El cartel de la noche prometía y cumplió. Caballo Loco fue fiel a su reputación. ¡Grande, Raúl Maquín! Sin embargo, la sorpresa de la noche fue escuchar a Cuerpo y Alma.
«Son rock», dijo Maco Luna al presentar a su banda. Y lo que vino a continuación fue blues, psicodelia, metal y, por supuesto, son desde una guitarra eléctrica.
Menuda sorpresa para tres extranjeros de larga data en Guatemala —permanencia voluntaria, dicho sea de paso— ante una banda de abuelos roqueros, con una trayectoria de 40 años, capaces de hacer suites en sus canciones y con una sólida identidad en la que se reconocen varias influencias —Led Zeppelin y Black Sabbath, entre otras—. Pero conservan el encanto de una banda de garaje, que lidia satisfactoriamente con La frontera de la pálida.
«El rock se trae en la sangre y la sangre es el rock», afirmó en 2015 Maco Luna en una entrevista en La Hora, cortesía de una búsqueda en Google, cuyo autor los califica como la prehistoria del rock guatemalteco, que debe ser rastreada en la zona 5 de la capital, seguramente el escenario de Cambio de casa.
Todo un testimonio del quehacer del rock en los 70 en Guatemala en medio de la represión.
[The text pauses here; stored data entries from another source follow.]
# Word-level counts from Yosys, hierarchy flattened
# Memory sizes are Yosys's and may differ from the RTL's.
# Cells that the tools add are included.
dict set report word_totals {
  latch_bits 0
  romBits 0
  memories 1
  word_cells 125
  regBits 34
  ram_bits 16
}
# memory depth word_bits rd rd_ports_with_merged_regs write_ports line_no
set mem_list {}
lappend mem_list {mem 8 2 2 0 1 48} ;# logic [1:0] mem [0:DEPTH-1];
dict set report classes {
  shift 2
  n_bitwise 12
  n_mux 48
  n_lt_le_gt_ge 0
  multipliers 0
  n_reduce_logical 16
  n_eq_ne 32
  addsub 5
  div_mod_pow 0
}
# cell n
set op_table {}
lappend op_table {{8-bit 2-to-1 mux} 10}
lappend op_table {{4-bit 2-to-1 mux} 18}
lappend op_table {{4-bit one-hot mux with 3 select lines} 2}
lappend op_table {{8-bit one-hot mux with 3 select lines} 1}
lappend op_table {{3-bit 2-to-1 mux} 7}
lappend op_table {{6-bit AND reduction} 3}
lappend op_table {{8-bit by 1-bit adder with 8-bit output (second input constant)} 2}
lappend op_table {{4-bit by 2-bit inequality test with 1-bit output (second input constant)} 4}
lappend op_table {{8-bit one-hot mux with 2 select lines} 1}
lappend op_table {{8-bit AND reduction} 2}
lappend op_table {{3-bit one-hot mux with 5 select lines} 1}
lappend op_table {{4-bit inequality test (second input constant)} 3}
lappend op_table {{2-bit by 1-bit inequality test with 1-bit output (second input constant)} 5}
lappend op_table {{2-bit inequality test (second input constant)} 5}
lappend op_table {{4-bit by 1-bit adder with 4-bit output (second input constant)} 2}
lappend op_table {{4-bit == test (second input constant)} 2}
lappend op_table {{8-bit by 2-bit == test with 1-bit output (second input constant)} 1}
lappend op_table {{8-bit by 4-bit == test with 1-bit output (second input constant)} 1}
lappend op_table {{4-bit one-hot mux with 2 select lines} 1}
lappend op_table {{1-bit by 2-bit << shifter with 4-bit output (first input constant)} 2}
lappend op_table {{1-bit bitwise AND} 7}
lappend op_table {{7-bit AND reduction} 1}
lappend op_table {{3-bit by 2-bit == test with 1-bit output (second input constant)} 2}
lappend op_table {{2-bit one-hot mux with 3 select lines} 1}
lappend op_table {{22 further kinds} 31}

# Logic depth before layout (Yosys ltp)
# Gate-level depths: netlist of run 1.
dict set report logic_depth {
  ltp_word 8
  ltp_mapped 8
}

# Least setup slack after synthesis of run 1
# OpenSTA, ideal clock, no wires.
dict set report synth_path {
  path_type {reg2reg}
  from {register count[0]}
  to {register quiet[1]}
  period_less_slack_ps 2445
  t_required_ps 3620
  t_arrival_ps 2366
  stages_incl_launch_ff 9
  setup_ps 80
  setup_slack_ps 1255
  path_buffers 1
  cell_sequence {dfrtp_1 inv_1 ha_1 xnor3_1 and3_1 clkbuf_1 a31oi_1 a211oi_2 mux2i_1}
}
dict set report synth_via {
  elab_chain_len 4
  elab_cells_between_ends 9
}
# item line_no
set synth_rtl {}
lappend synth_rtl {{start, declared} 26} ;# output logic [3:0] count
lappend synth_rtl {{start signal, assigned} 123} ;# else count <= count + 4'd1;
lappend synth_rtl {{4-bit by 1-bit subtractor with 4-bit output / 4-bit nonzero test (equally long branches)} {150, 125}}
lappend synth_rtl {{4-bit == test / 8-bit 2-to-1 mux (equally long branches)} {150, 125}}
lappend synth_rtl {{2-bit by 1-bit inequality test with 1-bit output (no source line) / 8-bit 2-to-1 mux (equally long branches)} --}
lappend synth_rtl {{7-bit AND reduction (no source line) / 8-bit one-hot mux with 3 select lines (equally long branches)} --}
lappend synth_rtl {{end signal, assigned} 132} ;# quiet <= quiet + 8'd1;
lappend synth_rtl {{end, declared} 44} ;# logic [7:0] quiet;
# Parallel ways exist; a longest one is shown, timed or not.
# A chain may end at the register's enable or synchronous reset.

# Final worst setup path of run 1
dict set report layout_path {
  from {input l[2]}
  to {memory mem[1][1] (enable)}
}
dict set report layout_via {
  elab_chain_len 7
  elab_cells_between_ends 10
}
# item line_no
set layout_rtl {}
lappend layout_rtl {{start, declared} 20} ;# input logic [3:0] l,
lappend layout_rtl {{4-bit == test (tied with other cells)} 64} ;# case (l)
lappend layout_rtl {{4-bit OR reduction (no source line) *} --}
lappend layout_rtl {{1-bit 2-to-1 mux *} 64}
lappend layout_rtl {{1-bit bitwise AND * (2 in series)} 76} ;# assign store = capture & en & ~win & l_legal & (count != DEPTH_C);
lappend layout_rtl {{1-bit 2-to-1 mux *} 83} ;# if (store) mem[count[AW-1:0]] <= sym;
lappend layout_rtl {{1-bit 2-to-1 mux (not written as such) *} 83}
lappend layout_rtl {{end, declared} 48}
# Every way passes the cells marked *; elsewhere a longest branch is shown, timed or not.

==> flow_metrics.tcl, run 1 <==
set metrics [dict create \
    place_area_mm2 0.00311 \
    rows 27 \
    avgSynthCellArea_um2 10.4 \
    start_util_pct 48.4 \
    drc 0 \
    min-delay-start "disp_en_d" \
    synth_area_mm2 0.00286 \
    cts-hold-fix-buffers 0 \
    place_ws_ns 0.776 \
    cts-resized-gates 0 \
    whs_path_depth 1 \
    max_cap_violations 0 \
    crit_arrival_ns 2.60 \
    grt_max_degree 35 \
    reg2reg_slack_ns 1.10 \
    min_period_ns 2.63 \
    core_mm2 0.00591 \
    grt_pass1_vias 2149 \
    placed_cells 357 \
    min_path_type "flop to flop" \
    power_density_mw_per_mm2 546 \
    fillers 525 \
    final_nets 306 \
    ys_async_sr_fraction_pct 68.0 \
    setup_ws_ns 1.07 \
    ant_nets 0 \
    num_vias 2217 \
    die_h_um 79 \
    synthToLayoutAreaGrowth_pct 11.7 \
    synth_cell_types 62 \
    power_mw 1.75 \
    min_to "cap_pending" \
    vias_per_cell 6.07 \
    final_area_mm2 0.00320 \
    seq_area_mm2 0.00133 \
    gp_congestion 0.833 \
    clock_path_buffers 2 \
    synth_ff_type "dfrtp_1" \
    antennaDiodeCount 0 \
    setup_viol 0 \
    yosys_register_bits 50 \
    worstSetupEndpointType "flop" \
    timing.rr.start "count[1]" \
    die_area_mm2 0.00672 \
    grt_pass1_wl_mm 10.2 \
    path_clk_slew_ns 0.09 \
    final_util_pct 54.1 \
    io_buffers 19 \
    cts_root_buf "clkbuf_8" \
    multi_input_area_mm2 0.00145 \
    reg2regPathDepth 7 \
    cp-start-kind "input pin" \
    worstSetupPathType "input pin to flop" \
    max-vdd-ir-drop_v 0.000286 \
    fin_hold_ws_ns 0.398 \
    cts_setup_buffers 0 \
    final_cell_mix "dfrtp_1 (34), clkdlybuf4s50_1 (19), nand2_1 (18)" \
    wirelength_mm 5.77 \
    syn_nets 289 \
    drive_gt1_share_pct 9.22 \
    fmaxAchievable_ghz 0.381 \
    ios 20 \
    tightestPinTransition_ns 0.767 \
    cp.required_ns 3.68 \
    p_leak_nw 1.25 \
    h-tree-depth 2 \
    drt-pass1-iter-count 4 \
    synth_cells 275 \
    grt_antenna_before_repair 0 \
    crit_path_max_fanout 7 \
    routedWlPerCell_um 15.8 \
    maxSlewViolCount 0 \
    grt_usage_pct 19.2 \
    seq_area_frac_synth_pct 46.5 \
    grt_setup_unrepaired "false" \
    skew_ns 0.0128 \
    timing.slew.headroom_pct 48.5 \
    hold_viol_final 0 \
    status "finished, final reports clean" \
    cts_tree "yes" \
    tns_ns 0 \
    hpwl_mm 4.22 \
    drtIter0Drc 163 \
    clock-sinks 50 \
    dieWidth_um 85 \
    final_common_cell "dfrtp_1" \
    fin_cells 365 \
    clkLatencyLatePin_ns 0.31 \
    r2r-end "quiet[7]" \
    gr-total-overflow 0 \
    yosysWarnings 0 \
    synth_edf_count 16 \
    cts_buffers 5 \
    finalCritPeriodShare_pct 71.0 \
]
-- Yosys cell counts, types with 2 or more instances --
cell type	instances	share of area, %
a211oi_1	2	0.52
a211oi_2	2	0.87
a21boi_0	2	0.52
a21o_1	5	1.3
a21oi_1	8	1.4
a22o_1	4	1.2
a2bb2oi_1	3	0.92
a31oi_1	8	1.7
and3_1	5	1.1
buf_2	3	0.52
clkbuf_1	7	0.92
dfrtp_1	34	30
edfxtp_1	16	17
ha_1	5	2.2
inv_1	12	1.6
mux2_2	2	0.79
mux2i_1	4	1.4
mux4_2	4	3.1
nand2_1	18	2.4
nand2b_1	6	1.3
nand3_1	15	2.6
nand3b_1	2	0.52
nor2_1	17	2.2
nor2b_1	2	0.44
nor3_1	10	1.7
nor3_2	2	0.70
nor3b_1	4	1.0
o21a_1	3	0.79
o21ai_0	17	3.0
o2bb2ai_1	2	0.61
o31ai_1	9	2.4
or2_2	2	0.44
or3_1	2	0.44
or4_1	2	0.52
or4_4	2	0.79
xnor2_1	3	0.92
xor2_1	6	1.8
Un ejemplo de contracultura. De esas historias que se cuentan hoy y se describen como la criminalización de la juventud. Perseguidos por sospechas de guerrilleros y marihuaneros. Checha rememora la presencia de los «pájaros azules» (vehículos de la Policía Judicial) y cómo había que ingeniárselas para encontrar una salida del concierto.
Por esa manía de comparar lo nuevo con lo conocido, los relatos y las letras de Cuerpo y Alma me hacen pensar de alguna manera en la Ciudad de putas derrotas, de Tanguito, prisionero en un hospital mental. Me hacen pensar en mi referente más cercano, los Sal y Mileto cantando sobre El principito en el barrio de San Juan, en Quito. Pero sin duda a Cuerpo y Alma le sobra identidad, tanta que dio abasto para un documental y un disco. Las comparaciones están de más cuando se es Incombustible.
Al terminar el concierto —parafraseo a Charly para describir la jornada— había sido un feliz sábado azul. Y ojalá la promesa de un domingo sin tristeza. O al menos sin resaca gracias al privilegio de escuchar a una banda que ha sabido acumular su experiencia al haber escuchado mucho e interpretado más. Palabras más o menos, un patrimonio intangible del rock en Guatemala.
Casi al terminar estas líneas, mi hija mayor me llama desde el segundo nivel: «Papi, no puedo dormir porque mi hermana no me deja cantar mi canción para dormir». Y me parece escuchar un estribillo de algo que conozco, tal vez Iron Man. ¿Actitud rock and roll? No lo sé, pero seguramente habrá un par de conflictos que atender antes de que la calma vuelva a casa.